- _Exercise aim_
Copy out exactly the lines from the first line of the material below through the line containing "- Compared with", and nothing beyond them.

- _Extracted data_
+ + + + +
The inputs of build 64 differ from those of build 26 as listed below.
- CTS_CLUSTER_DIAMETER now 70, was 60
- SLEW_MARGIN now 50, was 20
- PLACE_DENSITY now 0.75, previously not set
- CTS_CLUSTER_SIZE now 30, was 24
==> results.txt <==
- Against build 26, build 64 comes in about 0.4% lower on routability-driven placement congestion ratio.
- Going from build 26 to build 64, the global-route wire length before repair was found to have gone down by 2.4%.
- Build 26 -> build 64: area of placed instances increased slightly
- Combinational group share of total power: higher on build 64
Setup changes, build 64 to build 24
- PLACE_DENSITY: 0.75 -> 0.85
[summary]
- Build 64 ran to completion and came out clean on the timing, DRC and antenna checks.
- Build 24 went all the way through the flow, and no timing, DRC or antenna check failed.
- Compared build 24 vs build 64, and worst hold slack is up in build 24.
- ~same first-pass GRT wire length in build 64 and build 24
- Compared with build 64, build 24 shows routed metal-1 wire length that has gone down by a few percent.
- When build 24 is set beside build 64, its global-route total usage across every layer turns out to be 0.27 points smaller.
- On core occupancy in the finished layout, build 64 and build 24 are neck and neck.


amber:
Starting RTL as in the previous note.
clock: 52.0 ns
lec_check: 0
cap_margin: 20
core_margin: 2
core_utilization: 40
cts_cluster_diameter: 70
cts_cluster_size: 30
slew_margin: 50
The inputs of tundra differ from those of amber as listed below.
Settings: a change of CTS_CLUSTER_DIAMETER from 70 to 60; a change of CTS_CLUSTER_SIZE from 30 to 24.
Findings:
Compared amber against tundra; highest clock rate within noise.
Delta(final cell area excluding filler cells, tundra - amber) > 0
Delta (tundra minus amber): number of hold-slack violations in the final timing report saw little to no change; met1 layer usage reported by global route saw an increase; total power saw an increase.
Context: an optimization exercise on an open-source flow, tuned for small area, a short achievable clock period and few clock cycles. The choices shown serve that exercise and are no tape-out recipe. Function was checked by simulation only, so behaviour that the tests miss may differ from the original. Power and IR drop assume default switching activity.

// SD
module SD(
    clk,
    rst_n,
    in_valid,
    in,
    out_valid,
    out
    );
Size in the first run: roughly 410 flip-flops, roughly 12 I/O pins.
==> flow/config.mk <==
export PLATFORM = sky130hd
export DESIGN_NAME = SD
export DESIGN_NICKNAME = SD
export VERILOG_FILES = /design/flow/design.v
export SDC_FILE = /design/flow/constraint.sdc
export NUM_CORES = 4
export LEC_CHECK = 0
export ABC_CLOCK_PERIOD_IN_PS = 3000
export CAP_MARGIN = 20
export CORE_MARGIN = 2
export CORE_UTILIZATION = 60
export SLEW_MARGIN = 20
==> flow/constraint.sdc <==
create_clock -name core_clock -period 8.5 [get_ports {clk}]
set_input_delay 1.7000 -clock core_clock [delete_from_list [all_inputs] [get_ports {clk}]]
set_output_delay 1.7000 -clock core_clock [all_outputs]
set_load 0.01 [all_outputs]
standard.sh (not shown) runs the stock make flow with config.mk's settings and CLKGATE_MAP_FILE= SYNTH_SCRIPT=/design/flow/synth_recipe.tcl, a recipe that flattens the netlist after the stock synthesis.
==> flow/flow/run.sh <==
#!/bin/bash
# The standard layout, with two changes to how it is made:
#  - port buffers are buf_2 cells (buffer_ports would otherwise pick a delay cell)
#  - timing repair aims past the target period (the clock period is unchanged)
set -euo pipefail
MARGIN=$(cat flow/margin.txt)
bash standard.sh finish \
  "BUFFER_PORTS_ARGS=-buffer_cell sky130_fd_sc_hd__buf_2" \
  "SETUP_SLACK_MARGIN=${MARGIN}" > standard.log 2>&1
==> flow/flow/margin.txt <==
5.5
Testbench counts at the start, summed over its fixed seeds: cycles 28,838.
Rerun with:
==> flow/flow/margin.txt (replaced) <==
6.0
ABC_AREA = 1   (was default)
ABC_CLOCK_PERIOD_IN_PS = default   (was 3000)
CORE_UTILIZATION = 70   (was 60)
TNS_END_PERCENT = 10   (was default)
After rerunning: Clock-buffer cell count goes down by 10. Synthesized cell count goes up by 25%. Worst setup slack improved by 0.051 ns. Die area decreases by 12%. Final area increases by 7.2%. Register-to-register slack gets better by 0.05 ns. Total power grows by 15%.
Rerun with:
==> flow/flow/margin.txt (replaced) <==
5.7
ABC_AREA = default   (was 1)
ABC_CLOCK_PERIOD_IN_PS = 3000   (was default)
CORE_UTILIZATION = 60   (was 70)
CTS_BUF_LIST = sky130_fd_sc_hd__clkbuf_16   (was default)
CTS_CLUSTER_DIAMETER = 100   (was default)
CTS_CLUSTER_SIZE = 24   (was default)
TNS_END_PERCENT = default   (was 10)
Effect:
- The changed run ran to the end with no violations
- power decreases by a quarter to a third
- critical path depth decreases by 6
- via count decreases by roughly a tenth
- cell count decreases by about a fifth
- sequential power decreases by roughly a tenth

* * *

== job 1677 ==
SD, a different RTL version from the one above (not shown whole).
Size in the first run: about 1400 cells after synthesis, ~420 flip-flops, roughly 12 I/O pins, ~17000 sq um of cells after synthesis.
export LEC_CHECK = 0
export ABC_CLOCK_PERIOD_IN_PS = 2500
export CAP_MARGIN = 20
export CORE_MARGIN = 2
export CORE_UTILIZATION = 60
export CTS_BUF_LIST = sky130_fd_sc_hd__clkbuf_16
export CTS_CLUSTER_DIAMETER = 100
export CTS_CLUSTER_SIZE = 24
export SLEW_MARGIN = 20
create_clock -name core_clock -period 8.5 [get_ports {clk}]
==> flow/flow/margin.txt <==
5.7
Scripts as last shown in full above: flow/flow/run.sh
Job 1677 has completed all stages; timing, DRC and antenna checks passed.
Testbench counts of job 1677, summed over its fixed seeds: cycles 28,958.
Relative to job 1677, the following input files were edited for job 9827:
- CTS_CLUSTER_DIAMETER now 80, was 100
- CTS_CLUSTER_SIZE now 20, was 24
- ABC_CLOCK_PERIOD_IN_PS now 3000, was 2500
==> flow/flow/margin.txt <==
5.8
Results
Detail-routed via count per cell sits higher in job 9827 than in job 1677.
Of job 9827 and job 1677, it is job 9827 that has the lower met2 usage.
From job 1677 to job 9827 the numbers moved as follows: part of the total power dissipated in sequential elements lost 0.8 points, filler-free cell count of the finished design picked up an extra about 0.7%, post-route core utilization picked up an extra 0.90 points, flip-flop and latch count neither gained nor lost much.
As far as global-route usage is concerned, job 9827 and job 1677 perform about the same.
NOTE: first-iteration DRC count in job 9827 exceeds that of job 1677
The clock power of job 9827 was inferior to that of job 1677.
A highest routed metal layer of met5 is what job 1677 shows, while met4 belongs to job 9827.
Compared with job 1677, job 9827 degrades total power.
Going from job 1677 to job 9827, finished layout cell area grows by about 1.4%.
### job 9827 -> job 8890
- swapping 80 for 100 in CTS_CLUSTER_DIAMETER
- swapping 20 for 24 in CTS_CLUSTER_SIZE
Findings:
Job 8890 vs job 9827: slew at the pin closest to its max-slew limit up in job 8890. For the final clock period utilization by the worst path, job 8890 came in 0.38 points lower than job 9827 did. For number of vias per cell, job 9827 and job 8890 come out practically identical. Between job 8890 and job 9827, it is job 8890 whose met3 wire length is lower, by about 6%. Delta (job 8890 minus job 9827): horizontal die dimension barely changed; wire length of the first global-routing pass went down 0.33%; number of clock buffer instances in the layout shrank by about 16%. When the final numbers for job 8890 and job 9827 were put side by side, the final critical-path required period turned out to be greater in job 9827. In terms of storage element area, job 9827 and job 8890 differ only marginally. Going from job 9827 to job 8890, standby leakage power went down, routed wire length neither gained nor lost much.

* * *

RTL: one of the versions met above, not the one the previous note started from.
Size: ~1,400 cells after synthesis, ~410 flip-flops, about 12 I/O pins, roughly 0.017 sq mm of cells after synthesis.
// SD
module SD(
    clk,
    rst_n,
    in_valid,
    in,
    out_valid,
    out
    );
Settings: LEC_CHECK=0, ABC_CLOCK_PERIOD_IN_PS=3000, CAP_MARGIN=20, CORE_MARGIN=2, CORE_UTILIZATION=60, CTS_BUF_LIST=sky130_fd_sc_hd__clkbuf_8 sky130_fd_sc_hd__clkbuf_16, CTS_CLUSTER_DIAMETER=80, CTS_CLUSTER_SIZE=20, SLEW_MARGIN=20; clock period 8.5 ns.
==> flow/flow/margin.txt <==
5.5
Scripts as last shown in full above: flow/flow/run.sh
Testbench counts at the start, summed over its fixed seeds: cycles 28,838.
Edit:
==> flow/flow/margin.txt (replaced) <==
6.0
CTS_BUF_LIST = default   (was sky130_fd_sc_hd__clkbuf_8 sky130_fd_sc_hd__clkbuf_16)
CTS_CLUSTER_DIAMETER = default   (was 80)
CTS_CLUSTER_SIZE = default   (was 20)
TNS_END_PERCENT = 10   (was default)
- final area increases by 8.8%
- setup slack improves by 0.11 ns
- via count climbs by 8.1%
- total power rises by 11%
- cell count grows by 5.3%
- hold slack is better by 0.0034 ns
- routed wire length goes up by 13%
- die area is unchanged
- sequential power stays flat
- first-iteration DRC count grows by 34%
Edit:
==> flow/flow/margin.txt (replaced) <==
5.5
CTS_BUF_LIST = sky130_fd_sc_hd__clkbuf_4 sky130_fd_sc_hd__clkbuf_8   (was default)
TNS_END_PERCENT = default   (was 10)
Result:
- The new run passed the timing, DRC and antenna checks
- hold slack degrades by 0.0060 ns
- power went up by 1.9%
- wire length drops by about 10%

* * *

SD, a different RTL version from the one above (not shown whole).
Size: about 1400 cells after synthesis, roughly 360 flip-flops, ~12 I/O pins, ~16000 um^2 of cells after synthesis.
## SD
module SD(
    clk,
    rst_n,
    in_valid,
    in,
    out_valid,
    out
    );
Settings: LEC_CHECK=0, ABC_CLOCK_PERIOD_IN_PS=3000, CAP_MARGIN=20, CORE_MARGIN=2, CORE_UTILIZATION=60, SETUP_SLACK_MARGIN=5, SLEW_MARGIN=20; clock period 8.5 ns.
run.sh (not shown) runs the stock make flow with config.mk's settings and CLKGATE_MAP_FILE= SYNTH_SCRIPT=/design/flow/synth_recipe.tcl, a recipe that flattens the netlist after the stock synthesis.
Stock flow here: none of the scripts above is used.
Testbench counts at the start, summed over its fixed seeds: cycles 28,832.
Next try:
- ABC_CLOCK_PERIOD_IN_PS: 3000 -> not set
- CORE_UTILIZATION: 60 -> 40
- SETUP_SLACK_MARGIN: 5 -> not set
Outcome:
- worst hold slack stays flat
- design area climbs by 1.5%
- non-clock buffer count drops by 5
Next try:
==> flow/flow/run.sh (new file) <==
#!/bin/bash
# The standard layout, with two changes to how it is made:
#  - port buffers are buf_2 cells (buffer_ports would otherwise pick a delay cell)
#  - timing repair aims past the target period (the clock period is unchanged)
set -euo pipefail
MARGIN=$(cat flow/margin.txt)
bash standard.sh finish \
  "BUFFER_PORTS_ARGS=-buffer_cell sky130_fd_sc_hd__buf_2" \
  "SETUP_SLACK_MARGIN=${MARGIN}" > standard.log 2>&1
==> flow/flow/margin.txt (new file) <==
5.5
==> flow/standard.sh (new file) <==
#!/bin/bash
# synth_recipe.tcl (not shown) runs the flow's synth.tcl, then flattens the netlist and writes it again
# the make line also repeats each setting of config.mk as NAME=value (left out here)
make -C /OpenROAD-flow-scripts/flow DESIGN_CONFIG=/design/flow/config.mk WORK_HOME=/design/flow/orfs CLKGATE_MAP_FILE= SYNTH_SCRIPT=/design/flow/synth_recipe.tcl "${@:-finish}"
- ABC_CLOCK_PERIOD_IN_PS: not set -> 3000
- CORE_UTILIZATION: 40 -> 60
removed: flow/run.sh
The changed run ran to the end with no violations.
Count of clock-buffer cells in the layout fell by 5.
Maximum frequency climbs by 23%.
Worst hold slack barely changes.

* * *

== run a ==
RTL: one of the versions met above, not the one the previous note started from.
Size: about 1400 cells after synthesis, ~410 flip-flops, ~12 I/O pins.
clock: 8.5 ns
lec_check: 0
abc_clock_period_in_ps: 3000
cap_margin: 20
core_margin: 2
core_utilization: 70
cts_buf_list: sky130_fd_sc_hd__clkbuf_16
cts_cluster_diameter: 100
cts_cluster_size: 24
slew_margin: 20
standard.sh (not shown) runs the stock make flow with config.mk's settings and CLKGATE_MAP_FILE= SYNTH_SCRIPT=/design/flow/synth_recipe.tcl, a recipe that flattens the netlist after the stock synthesis.
==> flow/flow/run.sh <==
#!/bin/bash
# The standard layout, with two changes to how it is made:
#  - port buffers are buf_2 cells (buffer_ports would otherwise pick a delay cell)
#  - timing repair aims past the target period (the clock period is unchanged)
set -euo pipefail
MARGIN=$(cat flow/margin.txt)
bash standard.sh finish \
  "BUFFER_PORTS_ARGS=-buffer_cell sky130_fd_sc_hd__buf_2" \
  "SETUP_SLACK_MARGIN=${MARGIN}" > standard.log 2>&1
==> flow/flow/margin.txt <==
5.5
Testbench counts of run a, summed over its fixed seeds: cycles 28,838.
Edits applied to the flow inputs when going from run a to run b:
# run a
export LEC_CHECK = 0
export ABC_CLOCK_PERIOD_IN_PS = 3000
export CAP_MARGIN = 20
export CORE_MARGIN = 2
export CORE_UTILIZATION = 70
export CTS_BUF_LIST = sky130_fd_sc_hd__clkbuf_16
export CTS_CLUSTER_DIAMETER = 100
export CTS_CLUSTER_SIZE = 24
export SLEW_MARGIN = 20
create_clock -name core_clock -period 8.5 [get_ports {clk}]
# run b
export LEC_CHECK = 0
export ABC_CLOCK_PERIOD_IN_PS = 3000
export CAP_MARGIN = 20
export CORE_MARGIN = 2
export CORE_UTILIZATION = 60
export CTS_BUF_LIST = sky130_fd_sc_hd__clkbuf_16
export CTS_CLUSTER_DIAMETER = 100
export CTS_CLUSTER_SIZE = 24
export SLEW_MARGIN = 20
create_clock -name core_clock -period 8.5 [get_ports {clk}]
Findings:
Taking run a as the reference point, the area of all placed cells without fillers of run b rises by about 1.1%. Run a was carried through to the last stage, and its layout satisfied the timing, DRC and antenna checks. Run b | status: complete | timing, DRC, antenna: pass. From run a to run b, number of synthesized register bits did not move at all. Final cell count without fillers (run b vs. run a) increases by a few percent. Re final count of hold timing violations: no difference whatsoever between run b and run a. Run b vs. run a: layout overhead on the synthesized area higher, post-CTS setup-driven buffer insertion count shows a reduction of 4.

-- static timing again, ports no longer ideal --
The flow's constraints put no driver on any port. The routed layouts listed below were extracted and timed again, unchanged, in two steps. Step 1 (the two cells are an assumption about what drives the block):
set clk [get_ports {clk}]
set_driving_cell -lib_cell sky130_fd_sc_hd__clkbuf_16 $clk
set_driving_cell -lib_cell sky130_fd_sc_hd__buf_2 [delete_from_list [all_inputs] $clk]
Step 2 also shifts input and output timing later by t, the mid clock arrival at the registers, as if the neighbouring blocks saw the same clock. Three values: ideal, step 1, step 2; two values: the first two.
run | shift t [ns] | slack for setup (ns) | worst setup path at the end | worst slew at a driven data input, ns
the first run of note 1 | 0.605 | 5.545 / 5.545 / 5.128 | input to register | 0.03
the second run of note 1 | 0.601 | 5.596 / 5.596 / 5.289 | input to register | 0.04
the third run of note 1 | 0.601 | 5.585 / 5.585 / 5.277 | input to register | 0.03
job 1677 | 0.595 | 5.738 / 5.687 / 5.201 | input to register | 0.03
job 9827 | 0.621 | 5.712 / 5.661 / 5.283 | input to register | 0.03
job 8890 | 0.593 | 5.744 / 5.692 / 5.321 | input to register | 0.03
the first run of note 3 | 0.611 | 5.513 / 5.513 / 5.134 | input to register | 0.03
the second run of note 3 | 0.609 | 5.619 / 5.619 / 5.191 | input to register | 0.03
the third run of note 3 | 0.649 | 5.541 / 5.541 / 5.112 | input to register | 0.03
the first run of note 4 | 0.571 | 4.994 / 5.016 / 4.446 | input to register | 0.03
the second run of note 4 | 0.599 | 4.576 / 4.576 / 4.284 | input to register | 0.04
the third run of note 4 | 0.581 | 5.312 / 5.312 / 5.023 | input to register | 0.03
run a | 0.596 | 5.474 / 5.474 / 5.027 | input to register | 0.03
run b | 0.591 | 5.541 / 5.541 / 5.151 | input to register | 0.03
After both steps setup and hold are still met in every run listed. The setup slack of the first run of note 4, which loses most, moves by +0.022 ns with the drivers and by -0.548 ns with both steps.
+ + + + +
- _Your response_
The inputs of build 64 differ from those of build 26 as listed below.
- CTS_CLUSTER_DIAMETER now 70, was 60
- SLEW_MARGIN now 50, was 20
- PLACE_DENSITY now 0.75, previously not set
- CTS_CLUSTER_SIZE now 30, was 24
==> results.txt <==
- Against build 26, build 64 comes in about 0.4% lower on routability-driven placement congestion ratio.
- Going from build 26 to build 64, the global-route wire length before repair was found to have gone down by 2.4%.
- Build 26 -> build 64: area of placed instances increased slightly
- Combinational group share of total power: higher on build 64
Setup changes, build 64 to build 24
- PLACE_DENSITY: 0.75 -> 0.85
[summary]
- Build 64 ran to completion and came out clean on the timing, DRC and antenna checks.
- Build 24 went all the way through the flow, and no timing, DRC or antenna check failed.
- Compared build 24 vs build 64, and worst hold slack is up in build 24.
- ~same first-pass GRT wire length in build 64 and build 24
- Compared with build 64, build 24 shows routed metal-1 wire length that has gone down by a few percent.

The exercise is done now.